Would it also be possible to have a character is author relationship for character pages? For example, if Salinger appears as a character in a book, he is listed as a person/character in the CK area of that book. Then, on that person/character page, it could say "Person/character is {author}", and then on the author page, it can say "Appears in the following works: ..."

Please?

Also, I'd love for there to be a "this work contains these works" type of relationship, as others have mentioned.

73leahbird
May 22, 2009, 2:44 am

whatever happened to this idea? it's wonderful.

74igor.kh
May 25, 2009, 5:22 am

Yes, especially the contains/contained-in part. Owners of anthologies, collections, omnibuses, etc. would all benefit greatly.

Also, it'd be nice to have something analogous for authors.

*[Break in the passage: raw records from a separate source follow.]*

`src/rtl/pio_pkg.sv`:
```
package pio_pkg;

  localparam int unsigned OFF_MODE  = 'h00;
  localparam int unsigned OFF_TYPE  = 'h04;
  localparam int unsigned OFF_SLEW  = 'h08;
  localparam int unsigned OFF_PULL  = 'h0C;
  localparam int unsigned OFF_IN    = 'h10;
  localparam int unsigned OFF_OUT   = 'h14;
  localparam int unsigned OFF_SETCL = 'h18;
  localparam int unsigned OFF_LOCK  = 'h1C;
  localparam int unsigned OFF_SELLO = 'h20;
  localparam int unsigned OFF_SELHI = 'h24;

  typedef enum logic [1:0] {
    PM_INPUT  = 2'b00,
    PM_OUTPUT = 2'b01,
    PM_PERIPH = 2'b10,
    PM_ANALOG = 2'b11
  } pin_mode_e;

  typedef enum logic [1:0] {
    PULL_NONE = 2'b00,
    PULL_UP   = 2'b01,
    PULL_DOWN = 2'b10,
    PULL_RSVD = 2'b11
  } pull_code_e;

endpackage

```
`src/rtl/pio_regs.sv`:
```
module pio_regs #(
  parameter int unsigned NPINS  = 16,
  parameter int unsigned SEL_W  = 4,
  parameter int unsigned ADDR_W = 6,
  parameter int unsigned DATA_W = 32
) (
  input  logic                   clk,
  input  logic                   rst_n,
  input  logic [ADDR_W-1:0]      addr,
  input  logic [DATA_W-1:0]      wdata,
  input  logic                   we,
  input  logic                   re,
  output logic [DATA_W-1:0]      rdata,
  input  logic [NPINS-1:0]       in_data,
  output logic [2*NPINS-1:0]     mode_q,
  output logic [NPINS-1:0]       otype_q,
  output logic [2*NPINS-1:0]     slew_q,
  output logic [2*NPINS-1:0]     pull_q,
  output logic [NPINS-1:0]       out_q,
  output logic [SEL_W*NPINS-1:0] sel_q
);
  import pio_pkg::*;

  localparam int unsigned SEL_ALL  = SEL_W * NPINS;
  localparam int unsigned SEL_HALF = SEL_ALL / 2;

  localparam logic [ADDR_W-1:0] A_MODE  = ADDR_W'(OFF_MODE);
  localparam logic [ADDR_W-1:0] A_TYPE  = ADDR_W'(OFF_TYPE);
  localparam logic [ADDR_W-1:0] A_SLEW  = ADDR_W'(OFF_SLEW);
  localparam logic [ADDR_W-1:0] A_PULL  = ADDR_W'(OFF_PULL);
  localparam logic [ADDR_W-1:0] A_IN    = ADDR_W'(OFF_IN);
  localparam logic [ADDR_W-1:0] A_OUT   = ADDR_W'(OFF_OUT);
  localparam logic [ADDR_W-1:0] A_SETCL = ADDR_W'(OFF_SETCL);
  localparam logic [ADDR_W-1:0] A_LOCK  = ADDR_W'(OFF_LOCK);
  localparam logic [ADDR_W-1:0] A_SELLO = ADDR_W'(OFF_SELLO);
  localparam logic [ADDR_W-1:0] A_SELHI = ADDR_W'(OFF_SELHI);

  logic [2*NPINS-1:0]   mode_d, slew_d, pull_d;
  logic [NPINS-1:0]     otype_d, out_d;
  logic [SEL_ALL-1:0]   sel_d;
  logic [DATA_W-1:0]    rd_d;
  logic [NPINS-1:0]     set_mask, clr_mask;

  assign set_mask = wdata[NPINS-1:0];
  assign clr_mask = wdata[2*NPINS-1:NPINS];

  // next-state for stored registers
  always_comb begin
    mode_d  = mode_q;
    otype_d = otype_q;
    slew_d  = slew_q;
    pull_d  = pull_q;
    out_d   = out_q;
    sel_d   = sel_q;
    if (we) begin
      unique case (addr)
        A_MODE:  mode_d  = wdata[2*NPINS-1:0];
        A_TYPE:  otype_d = wdata[NPINS-1:0];
        A_SLEW:  slew_d  = wdata[2*NPINS-1:0];
        A_PULL:  pull_d  = wdata[2*NPINS-1:0];
        A_OUT:   out_d   = wdata[NPINS-1:0];
        A_SETCL: out_d   = (out_q & ~clr_mask) | set_mask;
        A_SELLO: sel_d[SEL_HALF-1:0]       = wdata[SEL_HALF-1:0];
        A_SELHI: sel_d[SEL_ALL-1:SEL_HALF] = wdata[SEL_HALF-1:0];
        default: ;
      endcase
    end
  end

  // read mux
  always_comb begin
    rd_d = '0;
    unique case (addr)
      A_MODE:  rd_d = DATA_W'(mode_q);
      A_TYPE:  rd_d = DATA_W'(otype_q);
      A_SLEW:  rd_d = DATA_W'(slew_q);
      A_PULL:  rd_d = DATA_W'(pull_q);
      A_IN:    rd_d = DATA_W'(in_data);
      A_OUT:   rd_d = DATA_W'(out_q);
      A_SELLO: rd_d = DATA_W'(sel_q[SEL_HALF-1:0]);
      A_SELHI: rd_d = DATA_W'(sel_q[SEL_ALL-1:SEL_HALF]);
      default: rd_d = '0;
    endcase
  end

  always_ff @(posedge clk or negedge rst_n) begin
    if (!rst_n) begin
      mode_q  <= '0;
      otype_q <= '0;
      slew_q  <= '0;
      pull_q  <= '0;
      out_q   <= '0;
      sel_q   <= '0;
    end else if (we) begin
      mode_q  <= mode_d;
      otype_q <= otype_d;
      slew_q  <= slew_d;
      pull_q  <= pull_d;
      out_q   <= out_d;
      sel_q   <= sel_d;
    end
  end

  always_ff @(posedge clk or negedge rst_n) begin
    if (!rst_n) begin
      rdata <= '0;
    end else if (re) begin
      rdata <= rd_d;
    end
  end


  set_wins_chk: assert property (@(posedge clk) disable iff (!rst_n)
    $past(we && addr == A_SETCL) |->
      ((out_q & $past(wdata[NPINS-1:0])) == $past(wdata[NPINS-1:0])));


  clear_applies_chk: assert property (@(posedge clk) disable iff (!rst_n)
    $past(we && addr == A_SETCL) |->
      ((out_q & $past(wdata[2*NPINS-1:NPINS] & ~wdata[NPINS-1:0])) == '0));


  setcl_keeps_rest_chk: assert property (@(posedge clk) disable iff (!rst_n)
    $past(we && addr == A_SETCL) |->
      (((out_q ^ $past(out_q)) & ~$past(wdata[2*NPINS-1:NPINS] | wdata[NPINS-1:0])) == '0));


  wo_reads_zero_chk: assert property (@(posedge clk) disable iff (!rst_n)
    $past(re && (addr == A_SETCL || addr == A_LOCK)) |-> (rdata == '0));


  mode_hold_chk: assert property (@(posedge clk) disable iff (!rst_n)
    !$past(we && addr == A_MODE) |-> $stable(mode_q));

endmodule

```
`src/rtl/pio_insync.sv`:
```
module pio_insync #(
  parameter int unsigned NPINS = 16
) (
  input  logic             clk,
  input  logic             rst_n,
  input  logic [NPINS-1:0] pin_in,
  input  logic [NPINS-1:0] analog_mask,
  output logic [NPINS-1:0] in_q
);
  logic [NPINS-1:0] meta_q, stab_q, in_d;

  always_comb begin
    in_d = stab_q & ~analog_mask;
  end

  always_ff @(posedge clk or negedge rst_n) begin
    if (!rst_n) begin
      meta_q <= '0;
      stab_q <= '0;
      in_q   <= '0;
    end else begin
      meta_q <= pin_in;
      stab_q <= meta_q;
      in_q   <= in_d;
    end
  end

endmodule

```
`src/rtl/pio_pin_path.sv`:
```
module pio_pin_path #(
  parameter int unsigned NALT  = 16,
  parameter int unsigned SEL_W = $clog2(NALT)
) (
  input  logic [1:0]       mode,
  input  logic             otype,
  input  logic             out_bit,
  input  logic [1:0]       pull,
  input  logic [SEL_W-1:0] sel,
  input  logic [NALT-1:0]  alt_val,
  input  logic [NALT-1:0]  alt_en,
  output logic             pin_out,
  output logic             pin_oe,
  output logic             pull_up,
  output logic             pull_dn,
  output logic             analog
);
  import pio_pkg::*;

  logic drv_val, drv_en;

  always_comb begin
    drv_val = 1'b0;
    drv_en  = 1'b0;
    unique case (mode)
      PM_OUTPUT: begin
        drv_val = out_bit;
        drv_en  = 1'b1;
      end
      PM_PERIPH: begin
        drv_val = alt_val[sel];
        drv_en  = alt_en[sel];
      end
      default: ;
    endcase
  end

  always_comb begin
    if (otype) begin
      pin_out = 1'b0;
      pin_oe  = drv_en & ~drv_val;
    end else begin
      pin_out = drv_en & drv_val;
      pin_oe  = drv_en;
    end
  end

  always_comb begin
    analog  = (mode == PM_ANALOG);
    pull_up = !analog && (pull == PULL_UP);
    pull_dn = !analog && (pull == PULL_DOWN);
  end

endmodule

```
`src/rtl/pio_port.sv`:
```
module pio_port #(
  parameter int unsigned NPINS  = 16,
  parameter int unsigned NALT   = 16,
  parameter int unsigned ADDR_W = 6,
  parameter int unsigned DATA_W = 32
) (
  input  logic                    clk,
  input  logic                    rst_n,
  input  logic [ADDR_W-1:0]       bus_addr,
  input  logic [DATA_W-1:0]       bus_wdata,
  input  logic                    bus_we,
  input  logic                    bus_re,
  output logic [DATA_W-1:0]       bus_rdata,
  input  logic [NPINS-1:0]        pin_in,
  output logic [NPINS-1:0]        pin_out,
  output logic [NPINS-1:0]        pin_oe,
  output logic [NPINS-1:0]        pad_open_drain,
  output logic [2*NPINS-1:0]      pad_speed,
  output logic [NPINS-1:0]        pad_pull_up,
  output logic [NPINS-1:0]        pad_pull_dn,
  output logic [NPINS-1:0]        pad_analog,
  input  logic [NPINS*NALT-1:0]   periph_out,
  input  logic [NPINS*NALT-1:0]   periph_oe
);
  localparam int unsigned SEL_W = $clog2(NALT);

  logic                    rst_q1, rst_sync;
  logic [2*NPINS-1:0]      mode_q, pull_q;
  logic [NPINS-1:0]        otype_q, out_q, in_q;
  logic [SEL_W*NPINS-1:0]  sel_q;

  // reset: asserted at once, released after two clock edges
  always_ff @(posedge clk or negedge rst_n) begin
    if (!rst_n) begin
      rst_q1   <= 1'b0;
      rst_sync <= 1'b0;
    end else begin
      rst_q1   <= 1'b1;
      rst_sync <= rst_q1;
    end
  end

  pio_regs #(
    .NPINS (NPINS),
    .SEL_W (SEL_W),
    .ADDR_W(ADDR_W),
    .DATA_W(DATA_W)
  ) u_regs (
    .clk    (clk),
    .rst_n  (rst_sync),
    .addr   (bus_addr),
    .wdata  (bus_wdata),
    .we     (bus_we),
    .re     (bus_re),
    .rdata  (bus_rdata),
    .in_data(in_q),
    .mode_q (mode_q),
    .otype_q(otype_q),
    .slew_q (pad_speed),
    .pull_q (pull_q),
    .out_q  (out_q),
    .sel_q  (sel_q)
  );

  pio_insync #(.NPINS(NPINS)) u_insync (
    .clk        (clk),
    .rst_n      (rst_sync),
    .pin_in     (pin_in),
    .analog_mask(pad_analog),
    .in_q       (in_q)
  );

  assign pad_open_drain = otype_q;

  for (genvar p = 0; p < NPINS; p++) begin : g_pin
    pio_pin_path #(.NALT(NALT), .SEL_W(SEL_W)) u_pin (
      .mode   (mode_q[2*p +: 2]),
      .otype  (otype_q[p]),
      .out_bit(out_q[p]),
      .pull   (pull_q[2*p +: 2]),
      .sel    (sel_q[SEL_W*p +: SEL_W]),
      .alt_val(periph_out[NALT*p +: NALT]),
      .alt_en (periph_oe[NALT*p +: NALT]),
      .pin_out(pin_out[p]),
      .pin_oe (pin_oe[p]),
      .pull_up(pad_pull_up[p]),
      .pull_dn(pad_pull_dn[p]),
      .analog (pad_analog[p])
    );
  end


  od_never_high_chk: assert property (@(posedge clk) disable iff (!rst_sync)
    ((pin_out & pad_open_drain) == '0));


  analog_quiet_chk: assert property (@(posedge clk) disable iff (!rst_sync)
    (((pin_oe | pad_pull_up | pad_pull_dn) & pad_analog) == '0));


  pull_excl_chk: assert property (@(posedge clk) disable iff (!rst_sync)
    ((pad_pull_up & pad_pull_dn) == '0));


  analog_input_zero_chk: assert property (@(posedge clk) disable iff (!rst_sync)
    $past(pad_analog == '1) && (pad_analog == '1) |=> (in_q == '0));

endmodule

```
`config.mk`:
```
export PLATFORM = sky130hd
export DESIGN_NAME = pio_port
export DESIGN_NICKNAME = d
export VERILOG_FILES = /design/src/rtl/pio_pkg.sv /design/src/rtl/pio_regs.sv /design/src/rtl/pio_insync.sv /design/src/rtl/pio_pin_path.sv /design/src/rtl/pio_port.sv
export SDC_FILE = /design/constraint.sdc
export NUM_CORES = 1
export LEC_CHECK = 0
export BUFFER_PORTS_ARGS = -buffer_cell sky130_fd_sc_hd__buf_2
export CAP_MARGIN = 20
export CORE_AREA = 2 2 282 284
export CTS_CLUSTER_DIAMETER = 50
export DETAILED_ROUTE_END_ITERATION = 8
export DIE_AREA = 0 0 284 286
export PLACE_DENSITY = 0.45
export SLEW_MARGIN = 15
export SYNTH_ARGS = -nofsm -noshare
export SYNTH_HDL_FRONTEND = slang
export SYNTH_SLANG_ARGS = --single-unit
```
`constraint.sdc`:
```
create_clock -name clk -period 11.4 [get_ports clk]
set_input_delay 0.57 -clock clk [delete_from_list [all_inputs] [get_ports clk]]
set_output_delay 0.57 -clock clk [all_outputs]
set_load 0.005 [all_outputs]
```
==> summary.txt <==
Setup path
  • Worst r2r dst: u_regs.sel_q[37]
  • CP required: 10.83 ns
  • CP bufs+invs: 1
  • R2R Path Start: rst_sync
  • Startpoint types: flip-flop
  • CP startpoint: u_regs.sel_q[32]
  • Worst-path cell chain: mux4_2 > a22oi_1 > or2_2 > o211ai_1 > nor3b_1 > buf_2
  • R2R setup slack: 9.22 ns
  • Reg2Reg Depth: 2
  • Crit end category: primary output
  • Worst path max stage delay: 0.92 ns
  • Crit Path Max Fanout: 15
  • Crit Path Class: reg2out
  • Crit path DAT: 3.21 ns
  • Crit path max-delay cell type: dfrtp_1
  • Worst path top cell family by delay: flip-flops

Floorplan
  • Num rows: 103
  • DIE HEIGHT: 286 um
  • Die X-Extent: 284 um
  • IO Pins: 730
  • Die area: 0.0812 sq mm
  • Initial Util: 22.9%
  • Core area: 0.0784 sq mm

Synth
  • Mux contribution to synthesized area: 27.1%
  • Post-synthesis cell area: 0.0179 sq mm
  • XOR/XNOR share of the synthesized area: 0%
  • Synth area leader: dfrtp_1
  • Synth cell types: 55
  • Top post-synthesis cells by count: 274 x dfrtp_1, 151 x mux2_2, 105 x buf_4, 101 x mux2i_1, 81 x inv_1
  • Syn. warnings: 0
  • Synth area leaders: dfrtp_1 38%, mux4_2 9.9%, mux2_2 9.5%, mux2i_1 5.6%, buf_4 4.4%
  • Post-synth top area share: 38.2%
  • Syn nets: 2181
  • Most common cell in the synthesized netlist: dfrtp_1
  • EDFF count, synth: 0
  • Share of the yosys chip area belonging to registers: 38.2%
  • Combinational family with the most area after synthesis: multiplexers
  • Post-Syn Instances: 1563
  • Async set-reset flop share out of synthesis: 100%
  • Post-synth top flop: dfrtp_1
  • Post-Synth Adder-Cell Area: 3.35%
  • Syn avg cell area: 11.5 sq um
  • Post-Synth Simple-Gate Area: 10.5%
  • Synth Area in Compound Gates: 11.7%
  • #FFs+latches synth: 274

Place
  • Input/output buffers: 729
  • Final HPWL DP: 66900 um
  • Routability-driven placement congestion ratio: 0.948
  • # placed instances: 3142
  • Setup slack after placement: 7.62 ns

Min path
  • Worst Hold Class: in2reg
  • Hold Crit Endpoint: u_insync.meta_q[7]
  • Hold path startpoint: pin_in[7]
  • Hold path depth: 1

Clock tree
  • Worst skew pair latency: 0.54 ns
  • Clk slew on worst S/H paths: 0.06 ns
  • CTS buffer count: 39
  • Total clock sinks: 274
  • CTS Buffer Depth: 3
  • Post-CTS Setup Inserts: 0
  • H-tree depth: 2
  • CTS tree: built
  • Root buf cell: clkbuf_16

Detailed routing
  • Antenna Nets Post-Route: 0
  • Routed WL per cell: 26.3 um
  • Drt first pass iters: 7
  • Remaining DRCs: 0
  • Iter 0 DRT Violations: 1044
  • Via density: 4.88
  • Routed wire length: 84600 um
  • Vias: 15700

Timing
  • Slew HR: 20.9%
  • Setup Skew: 0.0144 ns
  • Final Worst Setup Slack: 7.62 ns
  • Max Slew Vio Count: 0
  • Peak Freq: 0.265 GHz
  • Endpoints failing setup: 0
  • Final min period: 3.78 ns
  • RSZ-0062 raised after global routing: no
  • Worst slew pin tran: 1.19 ns
  • Endpoints failing hold: 0
  • Final Cycle Share: 33.1%
  • Total negative slack: 0 ns
  • Hold Worst Slack: 0.131 ns

Pwr
  • Leakage power: 10.5 nW
  • VDD IR max: 0.0785 mV
  • Final Power: 3.15 mW
  • Pwr per Cell Area: 137 mW/mm^2

Final layout
  • Final #Nets: 2752
  • Antenna cells: 0
  • P&R area growth vs syn: 28.1%
  • Post-Layout Cell Count: 3210
  • Share of cells above drive strength 1: 49.1%

GRT
  • Largest net degree at the start of global routing: 70
  • Tot GR Track Use: 20.1%
  • Global-route wire length before repair: 119000 um
  • Gr ovfl total: 0
  • Vias in the first global route: 16300
  • Antenna violations before repair: 16

Job
  • Total of max-cap violations: 0

Outcome
  • Outcome: completed
-- placed cells by master, fill, tap and decap left out, types with 30 or more instances in the layout --
cell | netlist | final
buf_2 | 48 | 729
dfrtp_1 | 274 | 273
mux2_2 | 151 | 151
mux2i_1 | 101 | 101
inv_1 | 81 | 81
mux4_2 | 79 | 79
nor3b_1 | 50 | 50
nor2b_1 | 49 | 49
a222oi_1 | 48 | 48
ha_1 | 48 | 48
clkbuf_16 | 0 | 39
nand3_1 | 38 | 38
nand2_1 | 40 | 37
o21ai_0 | 36 | 36
mux2_1 | 33 | 33
nand2b_1 | 30 | 30
a21oi_1 | 30 | 30
-- worst reg2reg max path, cell delays in order, from the launching register on --
cell and delay [ns]:
dfrtp_4 0.57, buf_4 0.66, buf_4 0.86
-- power by group --
| group | switching, mW | internal (mW) | total [mW] |
|---|---|---|---|
| registers | 0.249 | 1.07 | 1.32 |
| clock network | 0.478 | 0.710 | 1.19 |
| logic | 0.272 | 0.369 | 0.641 |
| total | 0.998 | 2.15 | 3.15 |
-- logic make-up after synthesis --
kind of cell             after synthesis
multiplexers                         364
other                                  1
AND/OR/NAND/NOR                      311
AO/OA/AOI/OAI                        269
flip-flops                           274
adder cells (fa/ha/maj)               48
buffers and inverters                296
-- sequential cells by signal (all words and copies together), names as in the netlist --
register,flops
u_regs.sel_q,64
u_insync.in_q,16
rst_sync,1
u_regs.mode_q,32
u_regs.otype_q,16
u_regs.out_q,16
u_insync.meta_q,16
rst_q1,1
u_regs.pull_q,32
u_insync.stab_q,16
u_regs.slew_q,32
u_regs.rdata,32
-- area by class of cell --
cell class | instances | area [sq um]
clock buffer | 49 | 1060
clock inverter | 18 | 178
fill | 8326 | 55400
timing repair buffer | 745 | 3790
tap | 1050 | 1310
inverter | 81 | 304
multi-input combinational | 993 | 9450
sequential | 274 | 6860
-- what timing repair did --
item,in CTS,in global routing
hold buffers,1,0
setup endpoints to repair,0,0
gates resized for setup,0,0
hold endpoints to repair,2,0
-- layer usage --
layer | share of wire [%] | up-vias | global-route usage [%]
met4 | 1.8 | 8 | 3.76
met1 | 42 | 7986 | 24.8
li1 | - | 6953 | -
met5 | 0.051 | - | 0
met3 | 5.6 | 98 | 3.83
met2 | 51 | 630 | 36.7
-- worst max-delay path by stage --
| stage | to | slack [ns] | cells after the start |
|---|---|---|---|
| 5_1_grt | pin_out[8] | 7.49 | 6 |
| 6_report | pin_out[8] | 7.62 | 6 |
| 4_1_cts | pin_out[8] | 7.49 | 6 |
| 2_1_floorplan | u_insync.in_q[0] | 3.20 | 0 |
| 3_5_place_dp | u_regs.slew_q[22] | 7.62 | 6 |
| 3_3_place_gp | u_regs.slew_q[23] | 7.53 | 5 |
-- per-stage QoR --
step                      utilization [%]  area [sq um]
after global placement               27.7         21700
final                                29.3         23000
after detailed placement             27.7         21700
after floorplan                         -         17900
after global routing                 29.3         23000
after CTS                            29.3         23000
No activity file was read; power rests on OpenSTA's default activity.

How many times have you run into a book with author "Last2, First1 Last1 and First2"? That's a multiple author text that's been mistakenly entered as a single author from Amazon or some library's catalog data. There should be a way to solve this problem, just as author combinations have solved the misspelling problem.

So, another bump to this thread!

75leahbird
May 25, 2009, 9:02 am

yep, really would be great to see that contained in thing happen. i know people have been talking about it for a while. i just manually entered an article out of a scholarly publication, and it looks a mess. i need to keep track of it for my own publication research, and that's really the best solution i could come up with. but it's not a pretty thing.

76AnnaClaire
Nov 23, 2009, 10:09 am

This has been asked for again (here).

77AnnaClaire
Dec 30, 2009, 11:40 am

Bump? I don't want this to get forgotten about among all the other stuff Tim's been implementing. (Unless he already has implemented this and I missed it.)

78elenchus
Dec 30, 2009, 12:26 pm

Following up on >77 AnnaClaire::

I come to many suggestion / request threads very late, like this one. I end up wondering if there's an easy way to identify (a) the status of the request, though of course not necessarily all items mentioned in the thread, and (b) related threads (such as multiple requests for the same, or merely requests that in some way touch on the original request).

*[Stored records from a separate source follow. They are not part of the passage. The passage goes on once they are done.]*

## src/rtl/edge_irq_debounce.sv

```systemverilog
module edge_irq_debounce #(
  parameter int NUM_LINES = 6,
  parameter int CNT_W     = 4
) (
  input  logic                 clk,
  input  logic                 rst_n,
  input  logic [NUM_LINES-1:0] line_i,
  input  logic [NUM_LINES-1:0] fall_en_i,
  input  logic [NUM_LINES-1:0] rise_en_i,
  input  logic [CNT_W-1:0]     debounce_i,
  input  logic [NUM_LINES-1:0] clr_fall_i,
  input  logic [NUM_LINES-1:0] clr_rise_i,
  output logic [NUM_LINES-1:0] fall_sts_o,
  output logic [NUM_LINES-1:0] rise_sts_o,
  output logic                 irq_o
);

  logic                 primed_q;
  logic [NUM_LINES-1:0] ref_q;
  logic [NUM_LINES-1:0] qual;
  logic [NUM_LINES-1:0] fall_hit;
  logic [NUM_LINES-1:0] rise_hit;
  logic [CNT_W-1:0]     cnt_q [NUM_LINES];

  always_ff @(posedge clk or negedge rst_n)
    if (!rst_n) primed_q <= 1'b0;
    else        primed_q <= 1'b1;

  for (genvar g = 0; g < NUM_LINES; g++) begin : g_line
    assign qual[g] = primed_q && (line_i[g] != ref_q[g]) && (cnt_q[g] == debounce_i);

    always_ff @(posedge clk or negedge rst_n) begin
      if (!rst_n) begin
        ref_q[g] <= 1'b0;
        cnt_q[g] <= '0;
      end else if (!primed_q) begin
        ref_q[g] <= line_i[g];
        cnt_q[g] <= '0;
      end else if (line_i[g] != ref_q[g]) begin
        if (qual[g]) begin
          ref_q[g] <= line_i[g];
          cnt_q[g] <= '0;
        end else begin
          cnt_q[g] <= cnt_q[g] + 1'b1;
        end
      end else begin
        cnt_q[g] <= '0;
      end
    end
  end

  assign fall_hit = qual &  ref_q & fall_en_i;
  assign rise_hit = qual & ~ref_q & rise_en_i;

  always_ff @(posedge clk or negedge rst_n) begin
    if (!rst_n) begin
      fall_sts_o <= '0;
      rise_sts_o <= '0;
    end else begin
      fall_sts_o <= (fall_sts_o & ~clr_fall_i) | fall_hit;
      rise_sts_o <= (rise_sts_o & ~clr_rise_i) | rise_hit;
    end
  end

  assign irq_o = |{fall_sts_o, rise_sts_o};

endmodule


```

I've read about a development "road map" but don't think I've seen it. Is this posted anywhere? And does it make reference to recommendations / bug fixes as they're addressed or scheduled? Even if the road map were purely historical: I sense it won't make things easy for our LT staff if everyone could critique the projected work schedule ...

Part of my request could be handled with searches, I realise. I've had problems getting searches to work for me, and I understand part of that may be LT functionality since this is an area in development / improvement. But I'm sure part of it is me, too.

I post this primarily as I suspect there's something out there that does part of what I'm asking, and I've simply not stumbled upon it. So much of my time on LT is intermittent (cough, at work) that I don't get a systematic review of how LT works.

79AnnaClaire
Dec 30, 2009, 12:38 pm

You're certainly right about talk search leaving much to be desired (searching for works, while far from perfect, is a bit better).

80calm
Dec 30, 2009, 12:51 pm

#78 elenchus There's this

http://www.librarything.com/wiki/index.php/Frequently_recommended_features

but it hasn't been updated recently.

81elenchus
Dec 30, 2009, 12:58 pm

AH! Now that calm reminded me, I do recall seeing that before. Useful.

I also came across the plan for Local:
http://www.librarything.com/wiki/index.php/LibraryThing_Local_Plan

That's pretty nifty. But again, I don't expect it would be useful to do that for LT development, generally.

The more I think of it, though, it would be nice to have a historical list of what was done, and when, and link various threads to it. I suppose I should create a Wiki page for that, if I want it badly enough.

83AnnaClaire
Edited: Dec 30, 2009, 1:58 pm

<sweet, little-girl voice>
Could we de-jack the thread please?
</sweet, little-girl voice>

84elenchus
Dec 30, 2009, 4:03 pm

Pardon! I'm releasing all prisoners, apologies all 'round.